Reading this makes me think through something I wrote regarding a difficult time in my life – my dad having cancer. How I threw out there on the table my feelings – open and raw. Basically I said God, I don’t get it. I don’t understand. I can’t take anymore of this right now! I don’t think my heart has the capacity for it. I don’t think my body has the capacity for it. I don’t know if I have the internal strength for it. And yet even as those words come out of my mouth I know you are here. I know you will comfort me. I know you will work through this with me like you have done in the past – carrying me when needed. In this moment I accept that you are God and I am not. I don’t have to have an answer to why; I just need to know that you are here. You are here with me. Amen.
@gritandglory says:
mmmmm….
amen.
@chrystieecole says:
I read another blog on the story of Shadrach, Meshach and Abednego many months ago. The author of that blog pointed out the phrase, “but even if…”. That has been stuck with me ever since. “Our God will rescue us, but even if he doesn’t…God will help me find work, but even if He doesn’t…God will help me have a child, but even if He doesn’t…” I love that they were certain of God’s faithfulness and that He would save them, but that even if He didn’t they would not bow down to any other god. I see this story as a great example of not placing our knowledge of God’s faithfulness in our present circumstances, but instead in His character. I love, love, love this story!!!
@gritandglory says:
there is such weight in that phrase—”but even if He doesn’t.”

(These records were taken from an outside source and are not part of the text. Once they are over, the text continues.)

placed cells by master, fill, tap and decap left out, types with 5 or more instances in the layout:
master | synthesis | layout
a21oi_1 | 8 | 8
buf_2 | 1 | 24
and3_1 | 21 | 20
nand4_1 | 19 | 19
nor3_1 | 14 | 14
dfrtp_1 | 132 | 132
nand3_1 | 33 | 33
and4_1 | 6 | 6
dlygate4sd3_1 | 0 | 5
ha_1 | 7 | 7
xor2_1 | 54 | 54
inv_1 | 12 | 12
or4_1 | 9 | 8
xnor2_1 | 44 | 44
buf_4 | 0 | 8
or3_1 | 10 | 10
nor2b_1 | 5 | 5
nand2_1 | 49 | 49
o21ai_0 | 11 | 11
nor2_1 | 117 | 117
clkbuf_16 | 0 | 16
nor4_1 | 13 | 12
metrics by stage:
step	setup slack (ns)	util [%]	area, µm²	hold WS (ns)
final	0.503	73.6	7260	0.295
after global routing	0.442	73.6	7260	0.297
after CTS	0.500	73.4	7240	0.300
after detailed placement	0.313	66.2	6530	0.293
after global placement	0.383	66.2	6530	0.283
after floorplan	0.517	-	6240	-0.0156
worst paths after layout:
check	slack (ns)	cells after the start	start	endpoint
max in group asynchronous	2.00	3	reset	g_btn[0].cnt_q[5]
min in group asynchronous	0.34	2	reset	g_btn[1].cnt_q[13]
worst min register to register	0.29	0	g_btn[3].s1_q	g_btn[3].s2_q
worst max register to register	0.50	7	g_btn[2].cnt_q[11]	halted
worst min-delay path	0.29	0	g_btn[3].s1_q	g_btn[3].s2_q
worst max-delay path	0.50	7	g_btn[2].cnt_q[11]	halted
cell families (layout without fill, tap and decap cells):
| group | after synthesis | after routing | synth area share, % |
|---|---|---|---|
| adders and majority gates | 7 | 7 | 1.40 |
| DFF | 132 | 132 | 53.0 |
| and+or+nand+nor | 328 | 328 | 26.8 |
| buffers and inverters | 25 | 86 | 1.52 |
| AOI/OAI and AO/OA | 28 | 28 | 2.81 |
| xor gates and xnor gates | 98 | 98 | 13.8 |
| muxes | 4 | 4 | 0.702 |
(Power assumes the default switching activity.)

i SO want that kind of faith.
@chrystieecole says:
So do I!!!!!!!
244 posts in my Reader, but I stopped by to read this one.

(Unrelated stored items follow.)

### src/rtl/req_queue.sv
// ---------------------------------------------------------------------------
// req_queue
// Synchronous FIFO holding pending memory requests.
// The head entry is presented combinationally on dout so the consumer can
// pop and capture it on the same edge.
// Ports:
//   clk    : rising-edge clock
//   rst_n  : asynchronous active-low reset (clears pointers and count)
//   push   : write din at the tail (ignored when full)
//   din    : entry to enqueue
//   pop    : drop the head entry (ignored when empty)
//   dout   : current head entry
//   count  : number of stored entries, 0..DEPTH
//   full   : count == DEPTH
// ---------------------------------------------------------------------------
module req_queue
  import mem_ctrl_pkg::*;
#(
  parameter int DEPTH = 4,
  parameter int W     = ENTRY_W
) (
  input  logic                       clk,
  input  logic                       rst_n,
  input  logic                       push,
  input  logic [W-1:0]               din,
  input  logic                       pop,
  output logic [W-1:0]               dout,
  output logic [$clog2(DEPTH):0]     count,
  output logic                       full
);

  localparam int PTR_W = $clog2(DEPTH);

  logic [W-1:0]     mem [DEPTH];
  logic [PTR_W-1:0] wr_ptr_reg;
  logic [PTR_W-1:0] rd_ptr_reg;
  logic [PTR_W:0]   count_reg;
  logic             do_push;
  logic             do_pop;

  assign full    = (count_reg == (PTR_W + 1)'(DEPTH));
  assign do_push = push && !full;
  assign do_pop  = pop && (count_reg != '0);
  assign dout    = mem[rd_ptr_reg];
  assign count   = count_reg;

  // Storage carries no reset so it can map onto distributed RAM.
  always_ff @(posedge clk) begin
    if (do_push) begin
      mem[wr_ptr_reg] <= din;
    end
  end

  // DEPTH is a power of two, so pointer increment wraps naturally.
  always_ff @(posedge clk or negedge rst_n) begin
    if (!rst_n) begin
      wr_ptr_reg <= '0;
      rd_ptr_reg <= '0;
      count_reg  <= '0;
    end else begin
      if (do_push) begin
        wr_ptr_reg <= wr_ptr_reg + PTR_W'(1);
      end
      if (do_pop) begin
        rd_ptr_reg <= rd_ptr_reg + PTR_W'(1);
      end
      case ({do_push, do_pop})
        2'b10:   count_reg <= count_reg + (PTR_W + 1)'(1);
        2'b01:   count_reg <= count_reg - (PTR_W + 1)'(1);
        default: count_reg <= count_reg;
      endcase
    end
  end

endmodule

### src/rtl/mem_access_scheduler.sv
// ---------------------------------------------------------------------------
// mem_access_scheduler
// Queues read/write requests and issues them one at a time, in acceptance
// order, to a memory controller. Reads wait RD_LAT cycles for data and then
// present a response held until the downstream handshake.
// Ports:
//   clk_mem      : rising-edge clock
//   reset        : asynchronous active-low reset
//   req_valid    : upstream request valid
//   req_ready    : queue can accept a request
//   req_write    : 1 = write, 0 = read
//   req_addr     : target address
//   req_wdata    : write data (ignored for reads)
//   w_en / r_en  : one-cycle write / read strobes to the controller
//   write_data   : data to the controller
//   read_address : address to the controller (reads and writes)
//   read_data    : data returned by the controller
//   rsp_valid    : read response valid
//   rsp_ready    : downstream accepts response
//   rsp_data     : read response data
//   busy         : queue non-empty or FSM not idle
// ---------------------------------------------------------------------------
module mem_access_scheduler
  import mem_ctrl_pkg::*;
#(
  parameter int QDEPTH = 4,
  parameter int RD_LAT = 1
) (
  input  logic              clk_mem,
  input  logic              reset,
  input  logic              req_valid,
  output logic              req_ready,
  input  logic              req_write,
  input  logic [ADDR_W-1:0] req_addr,
  input  logic [DATA_W-1:0] req_wdata,
  output logic              w_en,
  output logic              r_en,
  output logic [DATA_W-1:0] write_data,
  output logic [ADDR_W-1:0] read_address,
  input  logic [DATA_W-1:0] read_data,
  output logic              rsp_valid,
  input  logic              rsp_ready,
  output logic [DATA_W-1:0] rsp_data,
  output logic              busy
);

  localparam int CNT_W = $clog2(QDEPTH) + 1;
  // At least one bit even when RD_LAT is zero.
  localparam int LAT_W = (RD_LAT < 1) ? 1 : $clog2(RD_LAT + 1);

  state_t           state_reg;
  req_entry_t       cmd_reg;
  logic [LAT_W-1:0] lat_cnt_reg;

  req_entry_t       q_din;
  logic [ENTRY_W-1:0] q_dout;
  logic [CNT_W-1:0] q_count;
  logic             q_full;
  logic             q_push;
  logic             q_pop;
  logic             q_empty;

  assign q_din.write = req_write;
  assign q_din.addr  = req_addr;
  assign q_din.wdata = req_wdata;

  // Ready depends only on the registered count: a full queue stays
  // unready even on the cycle the FSM pops.
  assign req_ready = ~q_full;
  assign q_push    = req_valid & req_ready;
  assign q_empty   = (q_count == '0);
  assign q_pop     = (state_reg == ST_IDLE) && !q_empty;
  assign busy      = !q_empty || (state_reg != ST_IDLE);

  req_queue #(
    .DEPTH (QDEPTH),
    .W     (ENTRY_W)
  ) u_req_queue (
    .clk   (clk_mem),
    .rst_n (reset),
    .push  (q_push),
    .din   (q_din),
    .pop   (q_pop),
    .dout  (q_dout),
    .count (q_count),
    .full  (q_full)
  );

  // Strobes are registered: the ISSUE-state edge raises w_en/r_en, so the
  // strobe is visible in the cycle after that edge and cleared at the next.
  // read_address/write_data only change on issue, holding otherwise.
  always_ff @(posedge clk_mem or negedge reset) begin
    if (!reset) begin
      state_reg    <= ST_IDLE;
      cmd_reg      <= '0;
      lat_cnt_reg  <= '0;
      w_en         <= 1'b0;
      r_en         <= 1'b0;
      write_data   <= '0;
      read_address <= '0;
      rsp_valid    <= 1'b0;
      rsp_data     <= '0;
    end else begin
      w_en <= 1'b0;
      r_en <= 1'b0;
      case (state_reg)
        ST_IDLE: begin
          if (!q_empty) begin
            cmd_reg   <= req_entry_t'(q_dout);
            state_reg <= ST_ISSUE;
          end
        end
        ST_ISSUE: begin
          read_address <= cmd_reg.addr;
          write_data   <= cmd_reg.wdata;
          if (cmd_reg.write) begin
            w_en      <= 1'b1;
            state_reg <= ST_IDLE;
          end else begin
            r_en        <= 1'b1;
            lat_cnt_reg <= '0;
            state_reg   <= ST_WAIT;
          end
        end
        ST_WAIT: begin
          // The first WAIT edge is the one ending the r_en cycle; data is
          // sampled RD_LAT edges after that.
          if (lat_cnt_reg == LAT_W'(RD_LAT)) begin
            rsp_data  <= read_data;
            rsp_valid <= 1'b1;
            state_reg <= ST_RESP;
          end else begin
            lat_cnt_reg <= lat_cnt_reg + LAT_W'(1);
          end
        end
        ST_RESP: begin
          if (rsp_ready) begin
            rsp_valid <= 1'b0;
            state_reg <= ST_IDLE;
          end
        end
        default: begin
          state_reg <= ST_IDLE;
        end
      endcase
    end
  end

endmodule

I love the details that you’ve pulled out in this – the cords being gone … not even the smell of fire … wow. What a thing for God to say. The cords that bound you going into the fire, are exactly what the fire is intended to consume. Not you; the cords. In the fire, these men were freed. And on the other side of the fire … no hint that they had even been near a flame. It’s like … some things we walk through are SO horrendous (or even potentially horrendous) that we think there’s no way that they won’t scar us for life. We’re certain we’ll live with the pain or loss of something for the rest of our lives. But this Scripture is saying … not one scar. Not one pain. Not one little ow-y. Not even a hair singed (which wouldn’t hurt.) Not even the smell of smoke. That’s our God. You’ll still come out whole. Even through the fire.
@gritandglory says:
i hadn’t thought of it in that way… that the only thing that’s burned up is that which binds me. what a powerful truth.
and i have to say how honored i felt that you stopped by to read me, with so much good reading waiting for you. thank you!